#### YOUR GOAL
Exactly as they appear, restate the lines of the material, from the first through the one containing "localparam int regCount".

#### RECORDS TO USE

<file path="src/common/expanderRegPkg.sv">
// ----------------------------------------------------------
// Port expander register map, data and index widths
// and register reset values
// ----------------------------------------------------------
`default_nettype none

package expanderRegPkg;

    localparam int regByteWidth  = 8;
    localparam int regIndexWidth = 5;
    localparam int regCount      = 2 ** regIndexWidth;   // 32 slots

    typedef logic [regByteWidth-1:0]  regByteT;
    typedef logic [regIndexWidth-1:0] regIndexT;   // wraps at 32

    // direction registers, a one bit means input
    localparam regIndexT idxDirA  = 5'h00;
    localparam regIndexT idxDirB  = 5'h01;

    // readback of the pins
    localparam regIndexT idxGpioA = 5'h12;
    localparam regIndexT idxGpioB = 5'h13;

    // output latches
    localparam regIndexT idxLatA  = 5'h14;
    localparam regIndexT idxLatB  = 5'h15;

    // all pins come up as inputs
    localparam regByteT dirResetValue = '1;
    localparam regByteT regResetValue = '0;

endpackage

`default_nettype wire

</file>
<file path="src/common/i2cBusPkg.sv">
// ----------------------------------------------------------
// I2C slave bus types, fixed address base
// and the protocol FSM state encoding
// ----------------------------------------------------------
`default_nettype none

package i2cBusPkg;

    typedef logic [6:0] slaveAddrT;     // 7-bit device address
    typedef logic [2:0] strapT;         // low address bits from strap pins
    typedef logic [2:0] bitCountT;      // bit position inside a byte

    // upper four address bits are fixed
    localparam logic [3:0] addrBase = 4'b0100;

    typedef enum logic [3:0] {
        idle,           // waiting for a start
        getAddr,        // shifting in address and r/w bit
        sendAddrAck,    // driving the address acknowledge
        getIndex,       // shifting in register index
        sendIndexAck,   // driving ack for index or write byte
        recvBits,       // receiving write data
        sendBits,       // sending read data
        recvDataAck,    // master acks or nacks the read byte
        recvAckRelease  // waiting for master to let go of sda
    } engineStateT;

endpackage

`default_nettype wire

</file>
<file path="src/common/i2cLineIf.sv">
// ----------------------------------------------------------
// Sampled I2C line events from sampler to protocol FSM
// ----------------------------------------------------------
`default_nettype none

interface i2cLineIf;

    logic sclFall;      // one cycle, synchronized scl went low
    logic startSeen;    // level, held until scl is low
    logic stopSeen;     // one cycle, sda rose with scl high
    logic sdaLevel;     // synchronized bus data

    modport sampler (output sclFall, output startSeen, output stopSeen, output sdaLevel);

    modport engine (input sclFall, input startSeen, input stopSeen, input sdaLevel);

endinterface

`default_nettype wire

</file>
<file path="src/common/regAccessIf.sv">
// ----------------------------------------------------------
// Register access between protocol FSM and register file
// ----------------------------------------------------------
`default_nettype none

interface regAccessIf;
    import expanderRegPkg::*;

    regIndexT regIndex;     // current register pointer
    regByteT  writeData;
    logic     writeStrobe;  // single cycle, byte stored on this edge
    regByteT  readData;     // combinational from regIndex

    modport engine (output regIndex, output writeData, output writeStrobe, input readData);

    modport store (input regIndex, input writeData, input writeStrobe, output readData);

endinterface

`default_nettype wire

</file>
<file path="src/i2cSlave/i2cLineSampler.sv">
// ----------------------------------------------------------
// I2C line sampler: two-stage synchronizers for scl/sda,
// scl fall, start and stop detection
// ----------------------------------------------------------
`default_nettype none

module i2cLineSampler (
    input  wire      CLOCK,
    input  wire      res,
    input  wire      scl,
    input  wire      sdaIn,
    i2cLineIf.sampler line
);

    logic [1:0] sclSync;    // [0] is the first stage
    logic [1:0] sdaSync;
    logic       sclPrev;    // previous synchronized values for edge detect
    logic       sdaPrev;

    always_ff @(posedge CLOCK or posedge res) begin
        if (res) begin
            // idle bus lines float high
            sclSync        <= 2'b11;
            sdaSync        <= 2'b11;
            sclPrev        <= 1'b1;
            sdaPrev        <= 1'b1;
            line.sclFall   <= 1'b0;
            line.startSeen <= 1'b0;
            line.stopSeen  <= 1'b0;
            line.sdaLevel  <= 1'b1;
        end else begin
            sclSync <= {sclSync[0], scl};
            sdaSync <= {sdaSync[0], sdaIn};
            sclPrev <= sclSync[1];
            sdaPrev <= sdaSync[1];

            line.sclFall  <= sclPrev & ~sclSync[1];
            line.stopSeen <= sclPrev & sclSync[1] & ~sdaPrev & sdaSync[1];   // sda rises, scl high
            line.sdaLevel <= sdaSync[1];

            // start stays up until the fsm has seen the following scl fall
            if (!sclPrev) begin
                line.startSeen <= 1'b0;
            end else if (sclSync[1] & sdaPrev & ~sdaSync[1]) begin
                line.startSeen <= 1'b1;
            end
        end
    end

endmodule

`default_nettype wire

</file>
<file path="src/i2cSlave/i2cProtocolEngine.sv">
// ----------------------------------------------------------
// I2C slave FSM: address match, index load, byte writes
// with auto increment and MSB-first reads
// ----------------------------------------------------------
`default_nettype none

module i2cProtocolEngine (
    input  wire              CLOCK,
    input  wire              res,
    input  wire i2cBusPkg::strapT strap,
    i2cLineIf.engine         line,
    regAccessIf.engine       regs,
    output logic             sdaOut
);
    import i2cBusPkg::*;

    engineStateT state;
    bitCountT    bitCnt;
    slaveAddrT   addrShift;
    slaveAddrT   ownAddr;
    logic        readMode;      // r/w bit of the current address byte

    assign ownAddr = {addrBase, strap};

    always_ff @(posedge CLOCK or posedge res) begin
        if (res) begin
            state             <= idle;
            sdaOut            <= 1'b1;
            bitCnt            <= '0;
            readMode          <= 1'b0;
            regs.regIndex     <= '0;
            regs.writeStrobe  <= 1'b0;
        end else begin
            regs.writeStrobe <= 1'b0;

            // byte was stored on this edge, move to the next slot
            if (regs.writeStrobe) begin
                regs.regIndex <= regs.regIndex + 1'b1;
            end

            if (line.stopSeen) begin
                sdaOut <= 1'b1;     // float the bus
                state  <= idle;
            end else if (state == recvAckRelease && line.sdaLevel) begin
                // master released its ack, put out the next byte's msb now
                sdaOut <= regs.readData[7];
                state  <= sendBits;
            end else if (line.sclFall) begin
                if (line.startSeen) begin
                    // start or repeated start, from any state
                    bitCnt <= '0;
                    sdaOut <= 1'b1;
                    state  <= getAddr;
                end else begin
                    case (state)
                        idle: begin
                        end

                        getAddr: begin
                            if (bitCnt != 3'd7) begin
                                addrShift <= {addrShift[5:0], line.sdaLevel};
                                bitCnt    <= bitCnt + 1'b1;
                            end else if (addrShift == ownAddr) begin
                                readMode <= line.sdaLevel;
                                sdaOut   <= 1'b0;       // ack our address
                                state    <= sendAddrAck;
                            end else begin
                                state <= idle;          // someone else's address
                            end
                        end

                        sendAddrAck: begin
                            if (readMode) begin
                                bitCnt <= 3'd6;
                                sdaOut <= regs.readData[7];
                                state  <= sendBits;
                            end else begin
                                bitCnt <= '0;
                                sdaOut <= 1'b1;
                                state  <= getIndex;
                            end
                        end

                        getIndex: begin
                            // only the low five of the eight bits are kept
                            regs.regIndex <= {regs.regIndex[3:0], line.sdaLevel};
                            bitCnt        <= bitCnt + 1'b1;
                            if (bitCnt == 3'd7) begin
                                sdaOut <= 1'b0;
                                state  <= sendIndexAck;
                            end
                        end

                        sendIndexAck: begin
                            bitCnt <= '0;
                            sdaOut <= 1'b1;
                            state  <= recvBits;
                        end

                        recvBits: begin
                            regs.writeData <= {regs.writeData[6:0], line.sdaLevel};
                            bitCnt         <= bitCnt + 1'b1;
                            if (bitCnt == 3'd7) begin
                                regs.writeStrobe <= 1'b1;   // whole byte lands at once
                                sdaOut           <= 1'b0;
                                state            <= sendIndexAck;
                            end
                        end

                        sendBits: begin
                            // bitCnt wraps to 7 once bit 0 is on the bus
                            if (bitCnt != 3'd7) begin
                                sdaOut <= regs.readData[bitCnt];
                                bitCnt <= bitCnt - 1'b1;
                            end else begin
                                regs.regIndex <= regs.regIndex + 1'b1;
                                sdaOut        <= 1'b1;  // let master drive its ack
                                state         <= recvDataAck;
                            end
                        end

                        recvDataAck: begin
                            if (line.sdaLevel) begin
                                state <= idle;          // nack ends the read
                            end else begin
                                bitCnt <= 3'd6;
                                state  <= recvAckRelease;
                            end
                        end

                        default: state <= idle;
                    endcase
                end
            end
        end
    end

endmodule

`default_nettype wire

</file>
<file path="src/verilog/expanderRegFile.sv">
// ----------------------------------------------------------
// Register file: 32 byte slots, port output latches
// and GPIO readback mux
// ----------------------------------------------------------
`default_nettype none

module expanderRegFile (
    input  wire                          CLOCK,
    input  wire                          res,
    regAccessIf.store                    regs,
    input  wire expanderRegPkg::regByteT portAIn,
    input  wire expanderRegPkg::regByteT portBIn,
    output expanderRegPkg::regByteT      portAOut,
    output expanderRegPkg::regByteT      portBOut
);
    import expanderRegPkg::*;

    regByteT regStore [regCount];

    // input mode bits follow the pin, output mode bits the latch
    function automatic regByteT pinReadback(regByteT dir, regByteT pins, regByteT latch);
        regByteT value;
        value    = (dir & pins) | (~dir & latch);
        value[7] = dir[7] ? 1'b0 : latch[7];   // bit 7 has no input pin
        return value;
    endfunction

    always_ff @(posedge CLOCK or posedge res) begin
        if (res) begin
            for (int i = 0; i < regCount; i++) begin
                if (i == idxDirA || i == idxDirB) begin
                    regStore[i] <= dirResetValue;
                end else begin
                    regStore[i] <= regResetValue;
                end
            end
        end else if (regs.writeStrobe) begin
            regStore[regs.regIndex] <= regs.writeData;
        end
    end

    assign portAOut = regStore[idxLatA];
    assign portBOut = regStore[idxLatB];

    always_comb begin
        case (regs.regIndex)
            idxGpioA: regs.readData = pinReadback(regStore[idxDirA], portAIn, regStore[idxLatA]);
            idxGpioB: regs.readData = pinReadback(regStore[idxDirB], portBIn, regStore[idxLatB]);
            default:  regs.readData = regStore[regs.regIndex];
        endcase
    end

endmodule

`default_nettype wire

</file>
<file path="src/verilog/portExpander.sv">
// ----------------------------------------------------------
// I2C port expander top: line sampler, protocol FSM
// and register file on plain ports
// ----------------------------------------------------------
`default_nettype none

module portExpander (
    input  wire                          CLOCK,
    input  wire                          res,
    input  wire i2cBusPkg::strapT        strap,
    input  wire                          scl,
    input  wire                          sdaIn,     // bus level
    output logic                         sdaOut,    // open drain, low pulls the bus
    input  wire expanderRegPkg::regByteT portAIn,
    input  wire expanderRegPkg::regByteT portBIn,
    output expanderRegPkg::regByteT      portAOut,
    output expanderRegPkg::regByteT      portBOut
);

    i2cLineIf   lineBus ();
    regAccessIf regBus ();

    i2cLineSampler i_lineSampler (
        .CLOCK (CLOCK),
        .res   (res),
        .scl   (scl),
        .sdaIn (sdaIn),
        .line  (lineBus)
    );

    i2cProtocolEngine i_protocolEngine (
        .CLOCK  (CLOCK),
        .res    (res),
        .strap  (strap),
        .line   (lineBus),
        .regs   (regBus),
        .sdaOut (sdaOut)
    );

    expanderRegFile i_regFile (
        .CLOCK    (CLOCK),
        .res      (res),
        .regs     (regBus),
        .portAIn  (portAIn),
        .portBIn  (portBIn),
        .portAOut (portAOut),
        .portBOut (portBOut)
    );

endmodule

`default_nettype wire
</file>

#### RESPONSE AREA
<file path="src/common/expanderRegPkg.sv">
// ----------------------------------------------------------
// Port expander register map, data and index widths
// and register reset values
// ----------------------------------------------------------
`default_nettype none

package expanderRegPkg;

    localparam int regByteWidth  = 8;
    localparam int regIndexWidth = 5;
    localparam int regCount      = 2 ** regIndexWidth;   // 32 slots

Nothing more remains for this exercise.